“Lots of companies come at them with security solutions, but what they tell me they’re missing is somebody who can deal with the consequences of a breach,” said Jimmy Sheahan, managed services director at Ergo. “We all know at this stage that the best security in the world is not going to be 100 per cent effective in the face of fast-evolving cyber threats, so the second phase becomes enormously important.”
There are horror stories of how zero-day vulnerabilities enable hacker activity to go undetected inside organisations for months. Failure to mitigate the risks leaves them exposed to reputational damage and increasingly onerous penalties. Coming into force in 2018 is the new EU General Data Protection Regulation (GDPR), whereby breached organisations that leak data risk fines of 4 per cent of annual turnover.
Proactive threat Management
Ergo has added another layer to its managed security service offering by providing a proactive threat management service. After correlation and analysis of an intrusion, Ergo is now able to dig down into a breach to make sure it never happens again, culminating in a full report to the client on what occurred.
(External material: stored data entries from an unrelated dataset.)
===== config.mk =====
export PLATFORM = sky130hd
export DESIGN_NAME = adder_arbiter
export DESIGN_NICKNAME = d
export VERILOG_FILES = /design/src/rtl/adder_arbiter.sv
export SDC_FILE = /design/constraint.sdc
export NUM_CORES = 1
export LEC_CHECK = 0
export ABC_AREA = 0
export BUFFER_PORTS_ARGS = -buffer_cell sky130_fd_sc_hd__buf_2
export CORE_AREA = 2 2 228 230
export CTS_CLUSTER_DIAMETER = 40
export DETAILED_ROUTE_END_ITERATION = 6
export DIE_AREA = 0 0 230 232
export PLACE_DENSITY = 0.56
export SYNTH_ARGS = -nofsm -noshare
export SYNTH_HDL_FRONTEND = slang
export SYNTH_SLANG_ARGS = --single-unit

===== constraint.sdc =====
create_clock -name clk -period 8.1 [get_ports clk]
set_input_delay 0.81 -clock clk [delete_from_list [all_inputs] [get_ports clk]]
set_output_delay 0.81 -clock clk [all_outputs]
set_load 0.02 [all_outputs]

===== src/rtl/adder_arbiter.sv =====
// Round-robin arbiter sharing one SIZE-bit adder between four requesters.
// Two stages: an issue register for the granted operands, then a registered sum with its tag.
module adder_arbiter #(
  parameter int SIZE = 64
) (
  input  logic              clk,
  input  logic              rst,
  input  logic [3:0]        req,
  input  logic [4*SIZE-1:0] a_in,
  input  logic [4*SIZE-1:0] b_in,
  input  logic              hold,
  output logic [3:0]        gnt,
  output logic              out_valid,
  output logic [1:0]        out_tag,
  output logic [SIZE-1:0]   out,
  output logic              out_carry,
  output logic              busy
);

  // Handshake: requester i holds req[i] and its operands until it sees gnt[i];
  // the operands are captured on that edge. A result is consumed exactly once,
  // on an edge where out_valid=1 and hold=0; hold freezes every register.

  logic [1:0]      ptr_q, ptr_d;
  logic            iv_q, iv_d;
  logic [1:0]      tag_q, tag_d;
  logic [SIZE-1:0] a_q, a_d;
  logic [SIZE-1:0] b_q, b_d;
  logic            out_valid_q, out_valid_d;
  logic [1:0]      out_tag_q, out_tag_d;
  logic [SIZE:0]   res_q, res_d;

  logic            win;
  logic [1:0]      win_idx;
  logic [1:0]      idx;
  logic [SIZE:0]   sum;

  // Search from ptr upward; the first pending request wins.
  always_comb begin
    win     = 1'b0;
    win_idx = 2'd0;
    idx     = 2'd0;
    for (int k = 0; k < 4; k++) begin
      idx = ptr_q + 2'(k);
      if (!win && req[idx]) begin
        win     = 1'b1;
        win_idx = idx;
      end
    end
    if (rst || hold) win = 1'b0;
  end

  assign gnt = win ? (4'b0001 << win_idx) : 4'b0000;
  assign sum = {1'b0, a_q} + {1'b0, b_q};

  always_comb begin
    ptr_d       = ptr_q;
    iv_d        = iv_q;
    tag_d       = tag_q;
    a_d         = a_q;
    b_d         = b_q;
    out_valid_d = out_valid_q;
    out_tag_d   = out_tag_q;
    res_d       = res_q;
    if (!hold) begin
      iv_d = win;
      if (win) begin
        ptr_d = win_idx + 2'd1;
        tag_d = win_idx;
        a_d   = a_in[win_idx*SIZE +: SIZE];
        b_d   = b_in[win_idx*SIZE +: SIZE];
      end
      // An empty issue slot only drops out_valid; the last result stays visible.
      out_valid_d = iv_q;
      if (iv_q) begin
        res_d     = sum;
        out_tag_d = tag_q;
      end
    end
  end

  always_ff @(posedge clk or posedge rst) begin
    if (rst) begin
      ptr_q       <= 2'd0;
      iv_q        <= 1'b0;
      tag_q       <= 2'd0;
      a_q         <= '0;
      b_q         <= '0;
      out_valid_q <= 1'b0;
      out_tag_q   <= 2'd0;
      res_q       <= '0;
    end else begin
      ptr_q       <= ptr_d;
      iv_q        <= iv_d;
      tag_q       <= tag_d;
      a_q         <= a_d;
      b_q         <= b_d;
      out_valid_q <= out_valid_d;
      out_tag_q   <= out_tag_d;
      res_q       <= res_d;
    end
  end

  assign out_valid = out_valid_q;
  assign out_tag   = out_tag_q;
  assign out       = res_q[SIZE-1:0];
  assign out_carry = res_q[SIZE];
  assign busy      = iv_q | out_valid_q;

endmodule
“With an audit trail of everything that happened, we are not only able to eradicate the threat but shut down the vulnerability that allowed it to happen in the first place,” said Sheahan. “It’s about putting organisations on the front foot and making them more proactive in the war against cyber crime.”
By way of example, he describes how a trojan was detected inside a customer’s Citrix farm. “We observed a pattern of irregular activity through our threat management platform. We put the organisation on red alert, which in turn alerts our managed services team who kick into action,” he explained. “Within an hour, we had it under control. Within 48 hours, we had carried out the audit, identified the source of the breach and prevented it from happening again.”
From the moment an intrusion is detected, Ergo maintains constant communication with its client. The audit and reporting piece become particularly important for understanding the full consequences of the event. “You might be detecting a threat that has been in the system for weeks, so the client needs to know exactly how long it’s been breached. If they’re in financial services, for example, there are compliance responsibilities that will depend on our audit,” he said.
Analytics, correlation and reporting is just the top layer in Ergo’s holistic approach, which Sheahan describes as an “actionable lifecycle” around security. It’s built into the day-to-day ICT operations that Ergo delivers to customers as a managed service. The baseline is methods of minimising the threat footprint – patch management, perimeter security, hardening of servers and other hardware to make sure they are robust and thoroughly tested for vulnerabilities.
“These are rudimentary procedures but the reality is that they are often poorly executed,” warned Sheahan. “Security surveys always highlight how organisations struggle to do the basics. We put that right as step one and then concentrate on the bigger challenges.”
Improving what you have Ergo also provides a consultancy piece around compliance and the people part of the security process, setting up policies and procedures, training employees to make sure they are properly implemented.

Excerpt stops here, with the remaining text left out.